Dashboard Get started

Endpoint

GET /api/v1/events/export

Streams the authenticated organization's events for a date range as newline-delimited JSON (JSONL by default) or a JSON array. Designed for compliance auditors who need a record without needing direct database / BigQuery access.

Query parameters

Name Required Type Default Notes
start yes ISO datetime Lower bound, inclusive
end yes ISO datetime Upper bound, inclusive. Must be after start
format no jsonl | json jsonl JSONL = one event per line; JSON = single array
include_payload no boolean false Off for PII safety; pass true to include raw request/response body

The window cannot exceed 366 days. Larger requests return 400. For multi-year exports, paginate by issuing multiple calls.

Response

JSONL is streamed in 500-row partitions, ordered by event timestamp ascending. Each line is the same shape returned by GET /api/v1/events/{id} (token counts, cost, model, provider, request_id, session_id, team_id, feature, etc.) with payload set to null unless include_payload=true.

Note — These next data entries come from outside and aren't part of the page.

File: src/common/cbs_defs.svh
// Offsets, field positions and reset values of the card bridge
// control registers. Assumes inclusion by bare name.
`ifndef CBS_DEFS_SVH
`define CBS_DEFS_SVH
`define CBS_NUM_SOCK 2
`define CBS_NUM_TERM 7
`define CBS_OFF_SYSCTL 8'h80
`define CBS_OFF_ROUTE 8'h8C
`define CBS_BIT_PROBE 8
`define CBS_BIT_RSVD7 7
`define CBS_BIT_PWRSAVE 6
`define CBS_BIT_LOCK 5
`define CBS_BIT_PARSERR 4
`define CBS_BIT_CDMA 3
`define CBS_BIT_SUPPLY 2
`define CBS_BIT_VETO 1
`define CBS_BIT_RING_WAKE_MUX_SEL 0
`define CBS_LOCK_RST 1'b1
`define CBS_ROUTE_RST 32'h00000000
`define CBS_ROUTE_RW_MASK 32'h0FFFFFFF
`define CBS_DMA_CODE 4'hE
`endif

File: src/common/cbs_pkg.sv
// Types shared by the card bridge control register bank.
// Assumes cbs_defs.svh is on the include path.
`include "cbs_defs.svh"
package cbs_pkg;
  typedef logic [31:0] cbs_word_t;
  typedef logic [`CBS_NUM_SOCK-1:0] cbs_sock_t;

  typedef struct packed {
    logic pwrSave;
    logic supply5v;
    logic ringMux;
    logic gateClk;
  } cbs_sock_s;

  typedef struct packed {
    cbs_word_t route;
    logic lock;
    logic parSerr;
    logic cdmaEn;
    logic veto;
    cbs_word_t rdData;
    logic ack;
    logic serr;
    logic dmaActive;
    logic pciStopGnt;
    cbs_sock_t cbStopGnt;
    logic riPme;
  } cbs_top_s;
endpackage : cbs_pkg

File: src/common/cbs_sock_if.sv
// Per-socket link between the register bank and one socket slice.
// Assumes one instance per configuration function.
`timescale 1ns/1ns
interface cbs_sock_if;
  logic wrEn;
  logic [7:0] wrData;
  logic pwrSave;
  logic supply5v;
  logic ringMux;
  logic gateClk;
  modport bank (output wrEn, output wrData, input pwrSave,
    input supply5v, input ringMux, input gateClk);
  modport sock (input wrEn, input wrData, output pwrSave,
    output supply5v, output ringMux, output gateClk);
endinterface : cbs_sock_if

Content type: application/x-ndjson for JSONL, application/json for the array variant.

Example

curl -H "Authorization: Bearer $TOKEN" \
  "https://token-api.audit.id/api/v1/events/export?start=2026-04-01T00:00:00Z&end=2026-05-01T00:00:00Z" \
  -o events-april.jsonl

Auditor handoff pattern

Provision a separate API key with read-only scope, share it with the auditor for the duration of the audit, and rotate it afterwards. The export endpoint is rate-limited like the rest of the API and scoped to the requesting organization — no cross-org leakage possible.